The Awl, which has interesting reading habits especially of the British kind, linked to this letter (scroll down to “Keep Me In!”) to an editor from a man who’s been repeatedly hospitalized for suicidal depression:
I have been in and out of NHS mental hospitals for more than forty years. The first, following a suicide attempt, was Bethlem Royal, the old Bedlam, by then moved to a huge semi-rural site near Beckenham. On arrival my first feeling was of immense relief; I was in a safe place and didn’t have to worry any more… The fact that discharge was never mentioned merely increased my feeling of safety; when after six months I felt ready to face the world again I had no idea how to arrange to be discharged and was a touch afraid that if I asked they might try to keep me in – ‘section’ me, as it’s called. So one day I just walked out. No one came after me.

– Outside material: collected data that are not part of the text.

`src/rtl/rr_arbiter_pkg.sv`:
```
`default_nettype none
// ============================================================================
// Module      : rr_arbiter_pkg
// Description : Shared types and constants for the four-requester round-robin
//               arbiter (requester count, index width, FSM state encoding,
//               index-to-one-hot helper).
// Revision    : 1.0  initial release
// ============================================================================
package rr_arbiter_pkg;

    localparam int NUM_REQ = 4;
    localparam int IDX_W   = 2;

    typedef enum logic [1:0] {
        ST_IDLE    = 2'd0,
        ST_GRANT   = 2'd1,
        ST_RECOVER = 2'd2
    } arb_state_t;

    typedef logic [IDX_W-1:0] req_idx_t;

    // Decode an encoded requester index into its one-hot grant vector.
    function automatic logic [NUM_REQ-1:0] idx2onehot(input req_idx_t i_idx);
        logic [NUM_REQ-1:0] v;
        v        = '0;
        v[i_idx] = 1'b1;
        return v;
    endfunction

endpackage : rr_arbiter_pkg
`default_nettype wire

```
`src/rtl/rr_pick_4.sv`:
```
`default_nettype none
// ============================================================================
// Module      : rr_pick_4
// Description : Purely combinational rotating-priority scan. Starting at the
//               pointer position and wrapping mod 4, returns the first
//               asserted request bit.
// Ports       : i_req   [3:0] request vector
//               i_ptr   [1:0] highest-priority position for this scan
//               o_sel   [1:0] selected index (equals i_ptr when none found)
//               o_found       1 when any request bit is set
// Revision    : 1.0  initial release
// ============================================================================
module rr_pick_4
    import rr_arbiter_pkg::*;
(
    input  logic [NUM_REQ-1:0] i_req,
    input  req_idx_t           i_ptr,
    output req_idx_t           o_sel,
    output logic               o_found
);

    req_idx_t w_cand;

    // Walk from the lowest priority position to the highest so the last
    // hit written is the one closest to the pointer.
    always_comb begin
        o_sel   = i_ptr;
        o_found = 1'b0;
        w_cand  = i_ptr;
        for (int k = NUM_REQ - 1; k >= 0; k--) begin
            w_cand = i_ptr + req_idx_t'(k);
            if (i_req[w_cand]) begin
                o_sel   = w_cand;
                o_found = 1'b1;
            end
        end
    end

endmodule : rr_pick_4
`default_nettype wire

```
`src/rtl/rr_arbiter_4.sv`:
```
`default_nettype none
// ============================================================================
// Module      : rr_arbiter_4
// Description : Four-requester round-robin arbiter with grant hold, owner
//               release, optional hold timeout and a mandatory one-cycle gap
//               between successive owners. All outputs are registered.
// Ports       : Clock_In               clock, rising edge active
//               Reset_In               synchronous active-low reset
//               Request_In      [3:0]  per-requester request
//               Release_In      [3:0]  per-requester release (owner bit only)
//               Grant_Out       [3:0]  one-hot grant, zero when idle
//               Grant_Index_Out [1:0]  encoded owner, holds last owner when idle
//               Grant_Valid_Out        1 while a grant is asserted
//               Timeout_Out            one-cycle pulse on a hold-timeout revoke
// Revision    : 1.0  initial release
// ============================================================================
module rr_arbiter_4
    import rr_arbiter_pkg::*;
#(
    parameter int unsigned MAX_HOLD = 16
) (
    input  logic               Clock_In,
    input  logic               Reset_In,
    input  logic [NUM_REQ-1:0] Request_In,
    input  logic [NUM_REQ-1:0] Release_In,
    output logic [NUM_REQ-1:0] Grant_Out,
    output req_idx_t           Grant_Index_Out,
    output logic               Grant_Valid_Out,
    output logic               Timeout_Out
);

    // Hold counter wide enough for 0..MAX_HOLD, never narrower than one bit.
    localparam int c_CNT_W = ($clog2(MAX_HOLD + 1) < 1) ? 1 : $clog2(MAX_HOLD + 1);
    localparam logic [c_CNT_W-1:0] c_HOLD_LAST =
        c_CNT_W'((MAX_HOLD == 0) ? 0 : (MAX_HOLD - 1));
    localparam logic [c_CNT_W-1:0] c_CNT_MAX = {c_CNT_W{1'b1}};

    arb_state_t         r_state,   w_state_nxt;
    req_idx_t           r_ptr,     w_ptr_nxt;
    logic [c_CNT_W-1:0] r_cnt,     w_cnt_nxt;
    logic [NUM_REQ-1:0] r_grant,   w_grant_nxt;
    req_idx_t           r_idx,     w_idx_nxt;
    logic               r_valid,   w_valid_nxt;
    logic               r_timeout, w_timeout_nxt;

    req_idx_t           w_sel;
    logic               w_found;
    logic               w_end_rel;
    logic               w_end_drop;
    logic               w_end_tmo;

    rr_pick_4 u_pick (
        .i_req   (Request_In),
        .i_ptr   (r_ptr),
        .o_sel   (w_sel),
        .o_found (w_found)
    );

    // End conditions for the current owner; only its own bits matter.
    assign w_end_rel  = Release_In[r_idx];
    assign w_end_drop = ~Request_In[r_idx];
    assign w_end_tmo  = (MAX_HOLD != 0) && (r_cnt == c_HOLD_LAST);

    always_ff @(posedge Clock_In) begin
        if (!Reset_In) begin
            r_state   <= ST_IDLE;
            r_ptr     <= '0;
            r_cnt     <= '0;
            r_grant   <= '0;
            r_idx     <= '0;
            r_valid   <= 1'b0;
            r_timeout <= 1'b0;
        end else begin
            r_state   <= w_state_nxt;
            r_ptr     <= w_ptr_nxt;
            r_cnt     <= w_cnt_nxt;
            r_grant   <= w_grant_nxt;
            r_idx     <= w_idx_nxt;
            r_valid   <= w_valid_nxt;
            r_timeout <= w_timeout_nxt;
        end
    end

    always_comb begin
        w_state_nxt   = r_state;
        w_ptr_nxt     = r_ptr;
        w_cnt_nxt     = r_cnt;
        w_grant_nxt   = r_grant;
        w_idx_nxt     = r_idx;
        w_valid_nxt   = r_valid;
        w_timeout_nxt = 1'b0;

        case (r_state)
            ST_IDLE: begin
                if (w_found) begin
                    w_state_nxt = ST_GRANT;
                    w_grant_nxt = idx2onehot(w_sel);
                    w_idx_nxt   = w_sel;
                    w_valid_nxt = 1'b1;
                    w_cnt_nxt   = '0;
                end
            end

            ST_GRANT: begin
                if (w_end_rel || w_end_drop || w_end_tmo) begin
                    w_state_nxt   = ST_RECOVER;
                    w_grant_nxt   = '0;
                    w_valid_nxt   = 1'b0;
                    w_ptr_nxt     = r_idx + req_idx_t'(1);
                    // A voluntary end on the same edge masks the timeout flag.
                    w_timeout_nxt = w_end_tmo && !w_end_rel && !w_end_drop;
                end else if (r_cnt != c_CNT_MAX) begin
                    w_cnt_nxt = r_cnt + c_CNT_W'(1);
                end
            end

            ST_RECOVER: begin
                w_state_nxt = ST_IDLE;
                w_grant_nxt = '0;
                w_valid_nxt = 1'b0;
            end

            default: begin
                w_state_nxt = ST_IDLE;
                w_grant_nxt = '0;
                w_valid_nxt = 1'b0;
            end
        endcase
    end

    assign Grant_Out       = r_grant;
    assign Grant_Index_Out = r_idx;
    assign Grant_Valid_Out = r_valid;
    assign Timeout_Out     = r_timeout;

endmodule : rr_arbiter_4
`default_nettype wire

```
`config.mk`:
```
export PLATFORM = sky130hd
export DESIGN_NAME = rr_arbiter_4
export DESIGN_NICKNAME = d
export VERILOG_FILES = /design/src/rtl/rr_arbiter_pkg.sv /design/src/rtl/rr_pick_4.sv /design/src/rtl/rr_arbiter_4.sv
export SDC_FILE = /design/constraint.sdc
export NUM_CORES = 1
export LEC_CHECK = 0
export CAP_MARGIN = 20
export CORE_ASPECT_RATIO = 1.1
export CORE_MARGIN = 1.5
export CORE_UTILIZATION = 45
export DETAILED_ROUTE_END_ITERATION = 7
export PLACE_DENSITY = 0.67
export REMOVE_ABC_BUFFERS = 1
export SKIP_CTS_REPAIR_TIMING = 1
export SLEW_MARGIN = 10
export SYNTH_ARGS = -nofsm -noshare
export SYNTH_HDL_FRONTEND = slang
export SYNTH_SLANG_ARGS = --single-unit
```
`constraint.sdc`:
```
create_clock -name Clock_In -period 3.3 [get_ports Clock_In]
set_clock_uncertainty 0.2 [all_clocks]
set_input_delay 0.33 -clock Clock_In [delete_from_list [all_inputs] [get_ports Clock_In]]
set_output_delay 0.33 -clock Clock_In [all_outputs]
set_load 0.01 [all_outputs]
```
==> reports/qor.yml <==
first_pass_iters: 6
drive_gt1_share_pct: 4.72
synth_edf_count: 0
worstMarginPinSlew_ps: 446
rsz0062_at_grt: "false"
whs_path_depth: 2
rows: 17
hold_end: "r_cnt[3]"
clk_latency_ps: 300
crit_arrival_ps: 2320
dpl.cell_count: 151
vias: 859
cts.sinks: 16
die_area_sq_um: 2390
synthCells: 110
required_ps: 3330
fmax_ghz: 0.437
drc: 0
hpwl_um: 1640
ioPinCount: 18
startpoint_type: "input port"
nets: 141
slew_headroom_pct: 70.2
yosys-top-cells-area: "dfxtp_1, mux2i_1, nand2_1"
overflow: 0
synth_top_area_share_pct: 33.8
cts-htree-levels: 1
synthToLayoutAreaGrowth_pct: 23.7
synth_top_family_by_area: "simple AND/OR/NAND/NOR gates"
power_density_nw_per_um2: 396
antenna_found_initial: 0
grtUsageTotal_pct: 21.3
syn_area_sq_um: 948
clkTransAtPathRegs_ps: 90
root_buffer: "clkbuf_4"
synth_xor_area_share_pct: 0.923
first_iter_violations: 18
start_util_pct: 47.4
synthSimpleGateAreaFrac_pct: 31.1
postRouteAntennaNets: 0
postPlaceCellArea_sq_um: 1140
numCtsBuffers: 3
drv_slew: 0
path_max_fanout: 9
total_leakage_power_uw: 0.000415
hold_class: "reg2reg"
core_sq_um: 2000
hold-worst-slack_ps: 270
synthMuxAreaShare_pct: 9.76
r2r_start: "Grant_Index_Out[1]"
r2r_slack_ps: 1230
antenna_cells: 0
drt_wl_total_um: 2190
yosysWarnings: 0
port_buffers: 17
cts_tree: "done"
stdcell_count: 155
worst-r2r-cell-count: 3
netlist.top_cell.by_area: "dfxtp_1"
final-hold-violation-count: 0
reg2reg_to: "r_cnt[2]"
synth.most_common_cell: "dfxtp_1"
path_class: "in2reg"
setup-violations-final: 0
synth-seq-area-share_pct: 33.8
hold_start: "r_cnt[3]"
cap_violations: 0
fp.dieH_um: 51.2
synth_fa_ha_area_share_pct: 3.96
viasPerCell: 5.54
finalInstanceArea_sq_um: 1170
grt_pass1_vias: 839
avgRoutedWirePerCell_um: 14.1
period_needed_ps: 2290
final_util_pct: 58.7
synth_commonest_cells: "dfxtp_1, nand2_1, mux2i_1, nor2_1, nand2b_1"
avgSynthCellArea_sq_um: 8.62
grt_max_degree: 12
synth.ff_latch_count: 16
synth_compound_area_share_pct: 17.9
clockBufferDepth: 2
end_kind: "flip-flop"
place_congestion: 0.777
die_x_um: 46.8
async_flop_share_pct: 0
setup-tns-final_ps: 0
ys.flop_type: "dfxtp_1"
grt_pass1_wl_um: 3630
post-route-period-util_pct: 69.3
synth_cell_types: 38
status: "finished, final reports clean"
peakVddDrop_mv: 0.270
[through the flow]
stage          power, uW  setup WS, ps
4_1_cts              468          1010
3_5_place_dp         335           700
5_1_grt              487           878
3_3_place_gp         334           765
6_report             465          1010
2_1_floorplan        288          1300
[worst max-delay path by stage]
stage                             from        to  slack (ps)  cells past startpoint
global route             Request_In[3]  r_cnt[2]         880                      5
global placement         Request_In[3]  r_cnt[2]         770                      5
floorplan           Grant_Index_Out[1]  r_cnt[2]        1300                      3
detailed placement       Request_In[3]  r_cnt[2]         700                      5
CTS                      Request_In[3]  r_cnt[2]        1010                      5
finish                   Request_In[3]  r_cnt[2]        1010                      5
[state kept, by name, summed over array words and instances, names as in the netlist]
register         cells
r_cnt                5
Grant_Out            4
r_ptr                2
r_state              1
Timeout_Out          1
Grant_Valid_Out      1
Grant_Index_Out      2
[critical path: stages]
cell and delay (ps):
clkdlybuf4s50_1 630, nand2b_1 110, mux4_2 610, or4_1 500, a21boi_1 140
[where the power goes]
| part | total (uW) | switching, uW | internal (uW) | leakage (uW) |
|---|---|---|---|---|
| clock | 134 | 66.9 | 67.3 | 0.0000210 |
| sequential | 218 | 13.7 | 204 | 0.000130 |
| combinational | 113 | 57.5 | 55.2 | 0.000263 |
| total | 465 | 138 | 327 | 0.000415 |
[cell usage in the layout, fill, tap and decap left out, types with 5 or more instances in the layout]
cell type	instances
nand2_1	15
nand2b_1	6
clkdlybuf4s50_1	17
nor2b_1	5
mux2i_1	7
nor2_1	7
dfxtp_1	16
[area by class of cell]
class                           count  area, sq um
Fill cell                         200          826
Tap cell                           28         35.0
Multi-Input combinational cell     88          604
Clock buffer                        4         36.3
Timing Repair Buffer               17          170
Inverter                            2         7.51
Sequential cell                    16          320
[metal layers]
layer	wire length, um	global-route usage (%)	share of wire (%)	vias up
li1	-	-	-	437
met1	1030	26.3	47	393
met2	1010	34.9	46	24
met3	105	4.59	4.8	5
met4	36	8.33	1.6	0
met5	0	0	0	-
[cell families (layout without fill, tap and decap cells)]
| family | Yosys count | in the layout |
|---|---|---|
| DFF | 16 | 16 |
| muxes | 8 | 8 |
| xor gates and xnor gates | 1 | 1 |
| adders and majority gates | 3 | 3 |
| and+or+nand+nor | 52 | 52 |
| buffers and inverters | 6 | 23 |
| AOI/OAI and AO/OA | 24 | 24 |
Note: power is estimated with default switching activity, not from simulation.
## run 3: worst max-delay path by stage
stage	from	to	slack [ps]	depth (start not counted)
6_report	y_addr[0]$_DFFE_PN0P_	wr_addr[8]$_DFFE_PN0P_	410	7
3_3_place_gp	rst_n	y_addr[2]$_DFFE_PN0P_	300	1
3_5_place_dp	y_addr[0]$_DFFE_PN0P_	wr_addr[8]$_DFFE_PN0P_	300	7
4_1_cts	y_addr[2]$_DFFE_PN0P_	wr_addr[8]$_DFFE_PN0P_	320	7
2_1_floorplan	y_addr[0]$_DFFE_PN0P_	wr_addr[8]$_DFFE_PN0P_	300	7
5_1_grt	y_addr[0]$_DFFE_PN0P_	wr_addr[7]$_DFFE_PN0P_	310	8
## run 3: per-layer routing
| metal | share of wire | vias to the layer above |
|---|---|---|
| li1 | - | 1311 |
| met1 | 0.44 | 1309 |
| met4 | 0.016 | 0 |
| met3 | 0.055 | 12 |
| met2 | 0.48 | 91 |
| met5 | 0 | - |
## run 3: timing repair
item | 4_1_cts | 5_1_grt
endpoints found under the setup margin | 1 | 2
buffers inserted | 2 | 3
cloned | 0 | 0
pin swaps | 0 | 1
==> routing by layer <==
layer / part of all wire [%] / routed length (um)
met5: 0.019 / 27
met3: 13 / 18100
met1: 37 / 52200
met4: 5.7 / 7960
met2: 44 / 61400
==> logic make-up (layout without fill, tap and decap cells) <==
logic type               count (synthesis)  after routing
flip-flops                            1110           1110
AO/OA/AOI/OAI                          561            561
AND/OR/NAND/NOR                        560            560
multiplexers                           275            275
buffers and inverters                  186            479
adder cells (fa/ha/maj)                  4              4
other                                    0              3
### src/rtl/sync_fifo.sv
// Single-clock FIFO with wrap-bit pointers; registered read data.
// Overflowing writes and underflowing reads are dropped without touching state.
module sync_fifo #(
  parameter int DATA_WIDTH = 4,
  parameter int DEPTH      = 16,
  parameter int ADDR_WIDTH = 4
) (
  input  logic                  clk,
  input  logic                  rst,
  input  logic [DATA_WIDTH-1:0] data_in,
  output logic [DATA_WIDTH-1:0] data_out,
  input  logic                  wr_en,
  input  logic                  rd_en,
  output logic                  empty,
  output logic                  full
);

  localparam logic [ADDR_WIDTH:0] PTR_ONE = 1;

  logic [DATA_WIDTH-1:0] mem [DEPTH];
  logic [ADDR_WIDTH:0]   wr_ptr;
  logic [ADDR_WIDTH:0]   rd_ptr;
  logic                  wr_accept;
  logic                  rd_accept;

  // Flags come only from registered pointers, so inputs never reach an output.
  assign empty = (wr_ptr == rd_ptr);
  assign full  = (wr_ptr[ADDR_WIDTH-1:0] == rd_ptr[ADDR_WIDTH-1:0]) &&
                 (wr_ptr[ADDR_WIDTH] != rd_ptr[ADDR_WIDTH]);

  assign wr_accept = wr_en && !full;
  assign rd_accept = rd_en && !empty;

  // NOTE: sequential state uses non-blocking assignments so every register
  // samples pre-edge values, regardless of block ordering.
  always_ff @(posedge clk or posedge rst) begin
    if (rst) begin
      wr_ptr   <= '0;
      rd_ptr   <= '0;
      data_out <= '0;
    end else begin
      if (wr_accept) begin
        wr_ptr <= wr_ptr + PTR_ONE;
      end
      if (rd_accept) begin
        data_out <= mem[rd_ptr[ADDR_WIDTH-1:0]];
        rd_ptr   <= rd_ptr + PTR_ONE;
      end
    end
  end

  // NOTE: storage has no reset; the pointers alone define which words are valid,
  // which lets the array map onto plain RAM.
  always_ff @(posedge clk) begin
    if (wr_accept) begin
      mem[wr_ptr[ADDR_WIDTH-1:0]] <= data_in;
    end
  end

endmodule

### config.mk
export PLATFORM = sky130hd
export DESIGN_NAME = sync_fifo
export DESIGN_NICKNAME = d
export VERILOG_FILES = /design/src/rtl/sync_fifo.sv
export SDC_FILE = /design/constraint.sdc
export NUM_CORES = 1
export LEC_CHECK = 0
export CAP_MARGIN = 20
export CORE_ASPECT_RATIO = 0.75
export CORE_MARGIN = 2
export CORE_UTILIZATION = 25
export CTS_BUF_LIST = sky130_fd_sc_hd__clkbuf_16
export CTS_CLUSTER_SIZE = 20
export DETAILED_ROUTE_END_ITERATION = 10
export GPL_TIMING_DRIVEN = 0
export MAX_ROUTING_LAYER = met4
export PLACE_DENSITY_LB_ADDON = 0.05
export SLEW_MARGIN = 5
export SYNTH_ARGS = -nofsm -noshare
export SYNTH_HDL_FRONTEND = slang
export SYNTH_SLANG_ARGS = --single-unit
### constraint.sdc
create_clock -name clk -period 1.75 [get_ports clk]
set_input_delay 0.2625 -clock clk [delete_from_list [all_inputs] [get_ports clk]]
set_output_delay 0.2625 -clock clk [all_outputs]
set_load 0.01 [all_outputs]
==> flow_metrics.tcl <==
set metrics [dict create \
    outcome "finished, violations left" \
    violations "negative setup slack" \
    cts_tree "built" \
    antenna_left 0 \
    die_h_um 104 \
    swShare 0.336 \
    cap_violations 0 \
    grt_max_degree 17 \
    final.fill_count 1223 \
    drt_iter0_drc 71 \
    p_per_area_nw_per_um2 1720 \
    fin_crit_ps 1830 \
    ys_warn_count 0 \
    hold_violations 0 \
    worst_slew_pin_slew_ps 647 \
    post-route-period-util 1.05 \
    die-width_um 137 \
    synth_area_um2 3300 \
    p_comb_frac 0.418 \
    power_frac_seq 0.361 \
    worst_slack_ps -83.0 \
    numClockSinks 78 \
    port_buffers 13 \
    htree_levels 3 \
    gr-total-overflow 0 \
    critical_path_class "register to register" \
    slew_headroom 0.567 \
    synth_top_area_frac 0.582 \
    via_count 1705 \
    max_freq_mhz 546 \
    place_congestion 0.722 \
    synth_nets 192 \
    io_pins 14 \
    clock-root-buffer "clkbuf_16" \
    ys_ff_latch 78 \
    routed_wl_mm 7.51 \
    critPathCaptureType "register" \
    switchingPower_uw 2480 \
    cts_buffers 9 \
    rsz0062_at_grt "yes" \
    synth_top_area_cell "edfxtp_1" \
    drc_errors 0 \
    synth-edff-count 64 \
    grt_use_total 0.120 \
    routedWlPerCell_um 19.2 \
    coreArea_um2 12900 \
    clk_pin_slew_ps 60 \
    rows 36 \
    synthTopCellsByArea "edfxtp_1 58%, dfrtp_1 11%, mux4_2 8.2%, mux4_1 3.2%, xnor2_1 2.9%" \
    crit_path_max_fanout 7 \
    antennaDiodeCount 0 \
    whs_ps 294 \
    worstPathArrival_ps 2050 \
    clkPwrFrac 0.221 \
    p_leak_uw 0.00146 \
    power.internal_uw 4890 \
    grt_pass1_wl_mm 11.4 \
    viasPerCell 4.36 \
    layout-drive-gt1-share 0.436 \
    cts_buffer_depth 2 \
    start_util 0.256 \
    synth_seq_area_share 0.688 \
    yosysUniqueCellTypes 28 \
    report.final.slew_viol_count 0 \
    worstSkewPairLatency_ps 330 \
    ys.flop_type "edfxtp_1" \
    dp_hpwl_mm 5.33 \
    synthCells 179 \
    yosysMostFrequentCell "edfxtp_1" \
    die_area_um2 14200 \
    syn2layout_area_growth_pct 29.8 \
    crit_required_ps 1970 \
    avgSynthCellArea_um2 18.5 \
    setup_violations 41 \
    ir_drop_mv 0.499 \
    first_pass_iters 4 \
    nNetsFinal 228 \
    start_kind "register" \
    antenna_found_initial 0 \
    fin_total_pwr_uw 7380 \
    grt_pass1_vias 1867 \
    ys_async_sr_fraction 0.179 \
    clock-skew-final_ps 6.92 \
    min_path_type "input port to async pin" \
    synthTopCellsByCount "64 x edfxtp_1, 15 x and3_1, 14 x dfrtp_1" \
]
## power by group through the flow
stage | registers, µW | clock network (µW) | logic [µW]
2_1_floorplan | 2560 | 0 | 1610
3_3_place_gp | 2620 | 0 | 2310
3_5_place_dp | 2630 | 0 | 2330
4_1_cts | 2700 | 1680 | 2930
5_1_grt | 2710 | 1740 | 3340
6_report | 2660 | 1630 | 3080
## through the flow
step	std cells	worst slack, ps	util	instance area [µm²]	setup TNS, ps
6_report	391	-83.0	0.332	4290	-2510
5_1_grt	391	-146	0.332	4290	-5860
4_1_cts	386	-87.5	0.325	4200	-2880
3_5_place_dp	363	-532	0.282	3650	-18200
3_3_place_gp	363	-528	0.282	3650	-16880
2_1_floorplan	179	7.65	-	3300	0
## routing by layer
metal / vias up / GRT usage / wire length (µm)
met5: - / - / 0
met4: 0 / 0.0424 / 119
met3: 10 / 0.0338 / 164
met2: 16 / 0.177 / 3580
met1: 892 / 0.159 / 3650
li1: 787 / - / -
## area by class of cell
| cell class | instances | area [µm²] | share of cell area |
|---|---|---|---|
| flip-flops and latches | 78 | 2280 | 0.532 |
| well taps | 171 | 214 | 0.0499 |
| multi-input cells | 90 | 1190 | 0.277 |
| clock inverters | 7 | 35.0 | 0.00817 |
| repair buffers | 27 | 250 | 0.0584 |
| plain buffers | 5 | 77.6 | 0.0181 |
| clock buffers | 9 | 225 | 0.0525 |
| inverters | 4 | 15.0 | 0.00350 |
## final timing paths
path / start / to / slack (ps) / cells past startpoint
worst min-delay path: rst / wr_ptr[4] / 290 / 2
worst min register to register: data_out[0] / data_out[0] / 510 / 1
max in group asynchronous: rst / rd_ptr[1] / 1040 / 2
worst max-delay path: rd_ptr[0] / data_out[3] / -80 / 5
worst max register to register: rd_ptr[0] / data_out[3] / -80 / 5
min in group clk: data_out[0] / data_out[0] / 510 / 1
## cells by family after synthesis
family | after synthesis | share of synthesized area
adder cells (fa/ha/maj) | 5 | 0.0189
flip-flops | 78 | 0.688
buffers and inverters | 11 | 0.0189
AO/OA/AOI/OAI | 16 | 0.0379
XOR/XNOR | 14 | 0.0417
AND/OR/NAND/NOR | 33 | 0.0606
multiplexers | 22 | 0.134
## registers in the layout, indices dropped and copies added, names as in the netlist
register  flops
wr_ptr        5
data_out      4
rd_ptr        5
mem          64
## what timing repair did
action	4_1_cts	5_1_grt
gates resized for setup	76	10
hold endpoints to repair	0	0
setup buffers	8	6
hold buffers	0	0
gates cloned	1	0
setup endpoints to repair	73	70
pin swaps	10	5
## placed cells by master, fill, tap and decap left out, types with 6 or more instances in the layout
cell type,synthesis,final
clkbuf_16,0,9
buf_4,0,9
clkdlybuf4s50_1,0,11
xnor2_1,11,7
dfrtp_1,14,6
inv_1,4,7
and3_4,0,12
dfrtp_2,0,8
mux4_2,12,14
buf_6,2,7
edfxtp_1,64,64
## critical path: stages (launching register included)
cell	delay [ps]
dfrtp_2	470
buf_12	170
mux4_2	550
o22ai_4	210
nor2_1	60
mux2_2	250
Note: power is estimated with default switching activity, not from simulation.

It really was the best thing I’ve read this nothing-happen day. And in a weird way, it reminded me of The Yellow Wallpaper.
Which is not so unusual, I suppose. I don’t know if this holds true for men, but for the women I know at least, it’s one of those stories that have a profound effect on you:
If a physician of high standing, and one’s own husband, assures friends and relatives that there is really nothing the matter with one but temporary nervous depression – a slight hysterical tendency – what is one to do?
My brother is also a physician, and also of high standing, and he says the same thing.
So I take phosphates or phosphites – whichever it is, and tonics, and journeys, and air, and exercise, and am absolutely forbidden to “work” until I am well again.
Personally, I disagree with their ideas.
Personally, I believe that congenial work, with excitement and change, would do me good.
But what is one to do?
I did write for a while in spite of them; but it does exhaust me a good deal – having to be so sly about it, or else meet with heavy opposition.
I sometimes fancy that in my condition if I had less opposition and more society and stimulus – but John says the very worst thing I can do is to think about my condition, and I confess it always makes me feel bad.